Megvii’s facial-recognition technology lets people unlock phones made by Oppo, Xiaomi, and Vivo and log into apps with a glance; it’s also bundled with security cameras that automatically check employees into office buildings. Like other Chinese AI companies, Megvii also supplies this technology to police departments that use it to hunt for criminals in surveillance footage. The company’s tech was being used by the authorities in Xinjiang, although Megvii says a developer used its application programming interface without the company’s knowledge.
Megvii declined to comment, citing a quiet period around its planned IPO. (The warehouse demo took place earlier.) Kang Ho, a spokesperson for SenseTime, challenged the idea that facial-recognition technology is now more broadly available. Still, Kang pointed to a range of ongoing projects in other fields, including tools for medical imaging, education, and virtual reality.

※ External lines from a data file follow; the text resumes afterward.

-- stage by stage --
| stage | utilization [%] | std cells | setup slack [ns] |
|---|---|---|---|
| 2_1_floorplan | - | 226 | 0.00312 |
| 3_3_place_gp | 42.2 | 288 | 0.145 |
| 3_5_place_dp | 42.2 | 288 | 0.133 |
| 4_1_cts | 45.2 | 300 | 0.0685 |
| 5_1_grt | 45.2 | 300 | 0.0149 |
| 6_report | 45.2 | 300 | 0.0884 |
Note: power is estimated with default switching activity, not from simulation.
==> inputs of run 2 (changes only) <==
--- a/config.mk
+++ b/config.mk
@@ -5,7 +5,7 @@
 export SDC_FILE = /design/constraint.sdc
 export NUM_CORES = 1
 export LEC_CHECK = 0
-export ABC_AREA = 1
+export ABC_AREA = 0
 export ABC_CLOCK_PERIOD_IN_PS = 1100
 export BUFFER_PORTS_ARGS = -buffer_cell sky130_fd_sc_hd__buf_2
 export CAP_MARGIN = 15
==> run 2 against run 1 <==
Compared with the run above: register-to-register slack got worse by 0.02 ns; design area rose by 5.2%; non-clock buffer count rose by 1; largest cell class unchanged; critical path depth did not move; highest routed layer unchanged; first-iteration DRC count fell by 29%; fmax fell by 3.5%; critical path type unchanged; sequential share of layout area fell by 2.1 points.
===== config.mk =====
export PLATFORM = sky130hd
export DESIGN_NAME = uif_top
export DESIGN_NICKNAME = d
export VERILOG_FILES = /design/src/uif_pkg.sv /design/src/uif_top.sv
export VERILOG_INCLUDE_DIRS = /design/src
export SDC_FILE = /design/constraint.sdc
export NUM_CORES = 1
export LEC_CHECK = 0
export ABC_CLOCK_PERIOD_IN_PS = 1600
export BUFFER_PORTS_ARGS = -buffer_cell sky130_fd_sc_hd__clkbuf_2
export CAP_MARGIN = 20
export CORE_UTILIZATION = 40
export DETAILED_ROUTE_END_ITERATION = 7
export MAX_ROUTING_LAYER = met4
export PLACE_DENSITY_LB_ADDON = 0.25
export SLEW_MARGIN = 20
export SYNTH_ARGS = -nofsm -noshare
export SYNTH_HDL_FRONTEND = slang
export SYNTH_SLANG_ARGS = --single-unit

===== constraint.sdc =====
create_clock -name clock -period 1.6 [get_ports clock]
set_clock_uncertainty 0.1 [all_clocks]
set_input_delay 0.08 -clock clock [delete_from_list [all_inputs] [get_ports clock]]
set_output_delay 0.08 -clock clock [all_outputs]
set_load 0.05 [all_outputs]

===== src/uif_regs.svh =====
// Register offsets, field positions, reset values for the channel
// interrupt-identification and line-format block.
// Assumes a 32-bit AHB-Lite slave with one register per aligned word.
`ifndef UIF_REGS_SVH
`define UIF_REGS_SVH

// ----------------------------------------
// Byte offsets
// ----------------------------------------
`define UIF_OFF_IID 8'h00
`define UIF_OFF_LFC 8'h04
`define UIF_OFF_FIFO 8'h08
`define UIF_OFF_SRC 8'h0C
`define UIF_OFF_ENA 8'h10

// ----------------------------------------
// Field positions and codes
// ----------------------------------------
`define UIF_LFC_DLAB 7
`define UIF_LFC_BREAK 6
`define UIF_LFC_FORCE 5
`define UIF_LFC_EVEN 4
`define UIF_LFC_PAREN 3
`define UIF_LFC_STOP 2
`define UIF_FIFO_EN 0
`define UIF_CODE_LINE 6'h06
`define UIF_CODE_RXDATA 6'h04
`define UIF_CODE_RXTMO 6'h0C
`define UIF_CODE_TXEMPTY 6'h02
`define UIF_CODE_MODEM 6'h00
`define UIF_CODE_NONE 6'h01

// ----------------------------------------
// Reset values
// ----------------------------------------
`define UIF_LFC_RESET 8'h00
`define UIF_FIFO_RESET 8'h00
`define UIF_ENA_RESET 8'h00

`endif


===== src/uif_pkg.sv =====
// Types shared by the interrupt-identification and line-format block.
// Assumes uif_regs.svh supplies the numeric constants.
package uif_pkg;
  typedef enum logic [2:0] {
    UIF_SRC_LINE,
    UIF_SRC_RXDATA,
    UIF_SRC_RXTMO,
    UIF_SRC_TXEMPTY,
    UIF_SRC_MODEM,
    UIF_SRC_NONE
  } uif_src_t;

  // Character format handed to the shift logic
  typedef struct packed {
    logic [3:0] data_bits;
    logic parity_on;
    logic parity_value_forced;
    logic parity_forced;
    logic parity_even;
    logic [1:0] stop_half_bits;
    logic break_on;
    logic divisor_access;
  } uif_format_t;

  // One-cycle event pulses from the channel datapath
  typedef struct packed {
    logic line_status;
    logic rx_data;
    logic rx_timeout;
    logic tx_empty;
    logic modem;
  } uif_events_t;
endpackage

There are other signs that China’s AI bonanza, supposedly built on huge quantities of data and government backing, may be less spectacular than often assumed. A report published last week by the analyst firm IDC and Qbitai, a Chinese media company, found that 60 percent of executives surveyed expect significant difficulty deploying AI due to poor-quality data and a scarcity of AI talent.
Andrew Grotto, a professor at Stanford who coauthored a recent report on the financial details of China’s AI industry, agrees that these AI unicorns face significant challenges. Their true value “is a topic of debate in China,” he says.
China’s crop of well-funded AI-centric companies is unusual. The US’ big AI players, like Google, Facebook, Amazon, and Microsoft, all have existing businesses, like advertising, ecommerce, or software licensing, to bankroll their AI efforts. And while China’s own tech powerhouses—Alibaba, Tencent, and Baidu—are also heavily invested heavily in AI, the country’s tech market has been flooded by companies touting AI itself as a business in recent years. “Some Chinese firms, like Tencent, are among the very best in the world,” Grotto says. “But there are a whole lot of pretenders, too.”
The hype around Chinese AI certainly seems to have backfired if it helped prompt the US government’s export ban on Megvii and others. The White House appears concerned that China could soon steal an advantage in this critical area of technology.
It would be helpful for Megvii and others to diversify away from surveillance technologies now under scrutiny, says Rebecca Fannin, author of Tech Titans of China. Fannin adds that becoming less reliant on the West for advanced technology will benefit China long-term, but “could be a challenge” for the targeted AI companies.
Even if Megvii can build a major new business supplying AI-powered robots to manufacturers and ecommerce companies—and even if other Chinese AI companies find their own successes—a technological “decoupling” of China and America may affect companies in both countries in unforeseen ways.
The latest tit-for-tat measure saw the Chinese government order this week that US computers and software be replaced with Chinese technology in official buildings over the next few years. Whether or not a trade agreement is reached between China and the US, the emergence of a more cautious and uneasy relationship seems inevitable. “Beijing’s announcement is a harbinger of things to come,” says Grotto of Stanford.